What this task involves ::
Start at the line with "paths at 0.06 ns" in the records below, stop at the line with "Ys Warns at 0", and return every line in that span exactly, the two end lines included.

□ □ □ □ □

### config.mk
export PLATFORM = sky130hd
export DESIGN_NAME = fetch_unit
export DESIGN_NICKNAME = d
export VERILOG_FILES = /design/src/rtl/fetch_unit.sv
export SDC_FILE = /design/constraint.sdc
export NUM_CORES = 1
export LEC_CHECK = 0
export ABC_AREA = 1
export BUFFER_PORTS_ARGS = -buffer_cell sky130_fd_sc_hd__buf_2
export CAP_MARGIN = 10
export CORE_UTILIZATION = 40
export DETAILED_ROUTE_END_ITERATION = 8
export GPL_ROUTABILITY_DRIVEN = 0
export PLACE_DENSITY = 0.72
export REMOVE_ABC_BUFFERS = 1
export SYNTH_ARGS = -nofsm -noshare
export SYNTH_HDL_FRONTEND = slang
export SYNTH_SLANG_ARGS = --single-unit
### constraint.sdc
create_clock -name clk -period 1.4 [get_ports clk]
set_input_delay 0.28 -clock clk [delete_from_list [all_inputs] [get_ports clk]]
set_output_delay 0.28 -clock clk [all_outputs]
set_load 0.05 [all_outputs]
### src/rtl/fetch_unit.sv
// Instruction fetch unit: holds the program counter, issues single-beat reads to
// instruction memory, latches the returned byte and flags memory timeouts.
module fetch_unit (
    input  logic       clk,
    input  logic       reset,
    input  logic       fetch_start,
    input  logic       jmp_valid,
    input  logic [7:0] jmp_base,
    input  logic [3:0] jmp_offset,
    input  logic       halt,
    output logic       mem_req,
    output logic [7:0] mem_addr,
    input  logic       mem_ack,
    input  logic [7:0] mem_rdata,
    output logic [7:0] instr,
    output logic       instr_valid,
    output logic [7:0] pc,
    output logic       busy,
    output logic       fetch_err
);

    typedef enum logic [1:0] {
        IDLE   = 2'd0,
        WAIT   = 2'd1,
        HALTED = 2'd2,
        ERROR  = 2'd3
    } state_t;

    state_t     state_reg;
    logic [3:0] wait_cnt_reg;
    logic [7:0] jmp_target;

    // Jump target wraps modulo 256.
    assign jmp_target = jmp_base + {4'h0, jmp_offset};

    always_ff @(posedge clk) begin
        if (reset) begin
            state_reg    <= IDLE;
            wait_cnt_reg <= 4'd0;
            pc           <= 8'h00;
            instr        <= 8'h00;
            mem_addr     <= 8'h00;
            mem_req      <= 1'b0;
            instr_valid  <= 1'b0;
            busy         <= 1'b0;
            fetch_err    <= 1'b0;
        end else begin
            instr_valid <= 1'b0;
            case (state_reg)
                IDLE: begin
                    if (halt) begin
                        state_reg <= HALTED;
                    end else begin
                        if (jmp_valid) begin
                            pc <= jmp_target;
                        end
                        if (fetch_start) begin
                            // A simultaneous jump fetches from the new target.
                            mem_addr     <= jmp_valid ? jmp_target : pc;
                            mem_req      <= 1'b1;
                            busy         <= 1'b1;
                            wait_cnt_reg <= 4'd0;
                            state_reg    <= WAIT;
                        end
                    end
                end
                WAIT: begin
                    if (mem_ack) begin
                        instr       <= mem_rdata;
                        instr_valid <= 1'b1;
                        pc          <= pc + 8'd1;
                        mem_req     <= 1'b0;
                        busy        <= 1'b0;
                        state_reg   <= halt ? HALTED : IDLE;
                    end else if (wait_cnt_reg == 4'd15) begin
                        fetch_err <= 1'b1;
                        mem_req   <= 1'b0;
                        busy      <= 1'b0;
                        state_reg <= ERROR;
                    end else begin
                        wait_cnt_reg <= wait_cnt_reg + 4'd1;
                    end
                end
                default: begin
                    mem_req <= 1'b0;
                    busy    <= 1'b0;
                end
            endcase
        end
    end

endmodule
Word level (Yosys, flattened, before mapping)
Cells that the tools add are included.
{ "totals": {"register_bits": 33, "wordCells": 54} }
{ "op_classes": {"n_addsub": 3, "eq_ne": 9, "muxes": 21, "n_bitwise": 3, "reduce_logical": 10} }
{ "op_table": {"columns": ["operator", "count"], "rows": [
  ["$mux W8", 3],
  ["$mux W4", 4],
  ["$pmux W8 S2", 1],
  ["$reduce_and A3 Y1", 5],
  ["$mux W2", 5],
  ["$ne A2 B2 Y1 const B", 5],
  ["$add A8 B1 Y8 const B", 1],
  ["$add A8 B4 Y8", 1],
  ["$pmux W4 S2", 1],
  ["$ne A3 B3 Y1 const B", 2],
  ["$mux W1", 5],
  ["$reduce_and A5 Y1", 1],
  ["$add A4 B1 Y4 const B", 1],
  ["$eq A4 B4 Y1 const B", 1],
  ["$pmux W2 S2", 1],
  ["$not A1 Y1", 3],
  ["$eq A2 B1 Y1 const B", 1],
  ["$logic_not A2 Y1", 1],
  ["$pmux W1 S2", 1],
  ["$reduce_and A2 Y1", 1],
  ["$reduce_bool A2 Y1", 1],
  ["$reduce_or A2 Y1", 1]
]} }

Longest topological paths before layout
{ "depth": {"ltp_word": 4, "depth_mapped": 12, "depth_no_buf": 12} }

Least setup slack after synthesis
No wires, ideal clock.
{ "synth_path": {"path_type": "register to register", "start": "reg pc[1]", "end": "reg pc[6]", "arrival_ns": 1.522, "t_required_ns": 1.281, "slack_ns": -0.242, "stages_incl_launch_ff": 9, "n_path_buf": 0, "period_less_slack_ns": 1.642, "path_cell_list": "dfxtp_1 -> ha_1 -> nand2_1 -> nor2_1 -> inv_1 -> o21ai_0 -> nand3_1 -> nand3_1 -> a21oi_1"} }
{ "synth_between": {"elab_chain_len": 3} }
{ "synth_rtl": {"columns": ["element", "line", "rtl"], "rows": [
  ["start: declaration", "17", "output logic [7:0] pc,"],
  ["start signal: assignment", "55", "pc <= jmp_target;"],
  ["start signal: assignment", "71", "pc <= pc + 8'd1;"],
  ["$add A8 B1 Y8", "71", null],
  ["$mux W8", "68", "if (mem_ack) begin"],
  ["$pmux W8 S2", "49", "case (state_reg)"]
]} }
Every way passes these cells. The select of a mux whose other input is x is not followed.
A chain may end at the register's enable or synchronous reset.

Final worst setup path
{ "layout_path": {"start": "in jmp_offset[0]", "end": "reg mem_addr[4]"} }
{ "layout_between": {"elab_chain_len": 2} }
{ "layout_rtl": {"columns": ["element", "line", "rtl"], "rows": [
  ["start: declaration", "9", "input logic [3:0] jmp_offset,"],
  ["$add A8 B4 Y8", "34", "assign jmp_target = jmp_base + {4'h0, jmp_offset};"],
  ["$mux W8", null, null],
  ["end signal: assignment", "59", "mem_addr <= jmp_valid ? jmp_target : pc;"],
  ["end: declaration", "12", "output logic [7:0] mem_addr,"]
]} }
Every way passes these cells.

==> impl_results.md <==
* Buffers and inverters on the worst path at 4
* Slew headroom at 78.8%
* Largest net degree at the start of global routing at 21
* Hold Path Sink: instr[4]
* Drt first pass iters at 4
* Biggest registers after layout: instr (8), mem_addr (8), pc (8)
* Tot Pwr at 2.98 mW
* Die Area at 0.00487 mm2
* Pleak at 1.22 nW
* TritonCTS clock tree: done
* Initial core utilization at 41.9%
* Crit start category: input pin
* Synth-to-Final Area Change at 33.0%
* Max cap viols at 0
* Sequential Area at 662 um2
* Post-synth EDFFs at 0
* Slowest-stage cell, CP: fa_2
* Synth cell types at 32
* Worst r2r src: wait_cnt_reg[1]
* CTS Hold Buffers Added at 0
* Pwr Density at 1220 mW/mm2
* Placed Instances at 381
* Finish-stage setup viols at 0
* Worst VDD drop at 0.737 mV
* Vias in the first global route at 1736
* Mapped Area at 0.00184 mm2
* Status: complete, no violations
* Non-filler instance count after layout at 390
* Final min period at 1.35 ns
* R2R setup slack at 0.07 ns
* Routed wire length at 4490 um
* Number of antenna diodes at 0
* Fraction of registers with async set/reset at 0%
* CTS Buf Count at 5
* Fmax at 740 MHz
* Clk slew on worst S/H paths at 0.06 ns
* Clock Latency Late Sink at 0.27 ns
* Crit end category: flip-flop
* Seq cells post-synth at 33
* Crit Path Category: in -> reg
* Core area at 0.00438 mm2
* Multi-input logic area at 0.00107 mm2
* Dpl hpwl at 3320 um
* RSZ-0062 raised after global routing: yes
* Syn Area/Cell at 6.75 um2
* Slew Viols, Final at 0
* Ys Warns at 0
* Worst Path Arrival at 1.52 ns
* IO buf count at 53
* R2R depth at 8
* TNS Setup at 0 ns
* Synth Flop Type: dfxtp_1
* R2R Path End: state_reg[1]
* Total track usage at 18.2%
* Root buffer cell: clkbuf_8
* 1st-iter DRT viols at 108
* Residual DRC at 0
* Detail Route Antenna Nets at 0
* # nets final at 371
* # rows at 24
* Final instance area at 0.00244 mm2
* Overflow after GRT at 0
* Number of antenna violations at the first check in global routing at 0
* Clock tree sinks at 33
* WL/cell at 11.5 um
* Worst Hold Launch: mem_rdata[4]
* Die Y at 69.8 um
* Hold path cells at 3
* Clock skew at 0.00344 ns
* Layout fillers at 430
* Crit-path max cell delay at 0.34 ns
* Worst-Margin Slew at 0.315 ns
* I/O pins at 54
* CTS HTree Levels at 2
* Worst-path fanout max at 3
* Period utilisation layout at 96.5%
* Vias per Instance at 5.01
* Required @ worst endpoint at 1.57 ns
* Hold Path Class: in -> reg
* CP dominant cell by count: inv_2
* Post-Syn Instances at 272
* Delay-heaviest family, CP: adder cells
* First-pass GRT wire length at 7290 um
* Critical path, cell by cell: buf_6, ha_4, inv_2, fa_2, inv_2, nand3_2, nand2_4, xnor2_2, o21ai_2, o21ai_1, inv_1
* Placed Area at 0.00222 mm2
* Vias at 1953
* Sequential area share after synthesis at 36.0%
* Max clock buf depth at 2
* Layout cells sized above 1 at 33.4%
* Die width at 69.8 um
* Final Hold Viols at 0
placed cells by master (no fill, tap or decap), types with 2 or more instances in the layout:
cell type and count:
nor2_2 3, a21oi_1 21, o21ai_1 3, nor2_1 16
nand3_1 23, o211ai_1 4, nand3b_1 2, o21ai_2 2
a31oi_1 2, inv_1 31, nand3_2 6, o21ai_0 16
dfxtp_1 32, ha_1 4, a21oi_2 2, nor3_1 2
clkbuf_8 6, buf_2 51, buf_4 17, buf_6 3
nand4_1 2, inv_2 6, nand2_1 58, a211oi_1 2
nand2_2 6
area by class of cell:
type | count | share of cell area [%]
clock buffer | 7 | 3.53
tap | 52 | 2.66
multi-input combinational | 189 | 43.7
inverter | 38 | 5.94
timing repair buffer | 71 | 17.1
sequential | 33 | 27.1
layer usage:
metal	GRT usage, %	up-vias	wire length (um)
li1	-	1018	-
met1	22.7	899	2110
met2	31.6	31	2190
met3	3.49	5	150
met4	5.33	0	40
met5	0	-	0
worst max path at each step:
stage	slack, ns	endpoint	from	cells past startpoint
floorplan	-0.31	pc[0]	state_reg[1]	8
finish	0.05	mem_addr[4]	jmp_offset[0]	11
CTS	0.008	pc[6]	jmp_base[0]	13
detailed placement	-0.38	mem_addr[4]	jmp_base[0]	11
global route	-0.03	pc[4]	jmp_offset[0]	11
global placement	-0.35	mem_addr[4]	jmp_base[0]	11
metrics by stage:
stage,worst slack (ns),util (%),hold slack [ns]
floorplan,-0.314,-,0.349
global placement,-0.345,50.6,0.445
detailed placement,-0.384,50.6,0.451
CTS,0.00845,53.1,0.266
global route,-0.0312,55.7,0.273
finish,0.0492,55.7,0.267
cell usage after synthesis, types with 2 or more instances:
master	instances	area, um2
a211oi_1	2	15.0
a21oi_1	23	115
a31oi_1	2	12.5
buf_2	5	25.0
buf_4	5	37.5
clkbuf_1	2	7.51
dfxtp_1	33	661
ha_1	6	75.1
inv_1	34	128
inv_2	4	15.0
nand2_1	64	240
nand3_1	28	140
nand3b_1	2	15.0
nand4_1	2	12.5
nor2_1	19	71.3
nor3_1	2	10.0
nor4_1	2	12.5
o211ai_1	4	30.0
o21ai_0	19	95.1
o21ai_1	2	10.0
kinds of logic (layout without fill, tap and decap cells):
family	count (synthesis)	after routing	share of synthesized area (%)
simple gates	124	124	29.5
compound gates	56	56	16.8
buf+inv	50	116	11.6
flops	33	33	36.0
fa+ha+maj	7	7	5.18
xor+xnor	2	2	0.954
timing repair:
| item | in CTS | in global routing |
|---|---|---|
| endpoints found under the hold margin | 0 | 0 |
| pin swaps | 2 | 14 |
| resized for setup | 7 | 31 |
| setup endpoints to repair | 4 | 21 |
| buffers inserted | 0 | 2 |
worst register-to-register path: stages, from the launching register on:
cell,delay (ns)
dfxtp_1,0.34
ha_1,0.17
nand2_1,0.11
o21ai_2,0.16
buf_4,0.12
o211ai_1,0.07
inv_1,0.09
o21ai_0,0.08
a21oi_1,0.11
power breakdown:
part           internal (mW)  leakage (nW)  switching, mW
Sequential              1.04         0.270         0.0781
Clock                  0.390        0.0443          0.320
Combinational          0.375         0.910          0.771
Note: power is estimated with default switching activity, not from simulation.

□ □ □ □ □

Result ::
* Clk slew on worst S/H paths at 0.06 ns
* Clock Latency Late Sink at 0.27 ns
* Crit end category: flip-flop
* Seq cells post-synth at 33
* Crit Path Category: in -> reg
* Core area at 0.00438 mm2
* Multi-input logic area at 0.00107 mm2
* Dpl hpwl at 3320 um
* RSZ-0062 raised after global routing: yes
* Syn Area/Cell at 6.75 um2
* Slew Viols, Final at 0
* Ys Warns at 0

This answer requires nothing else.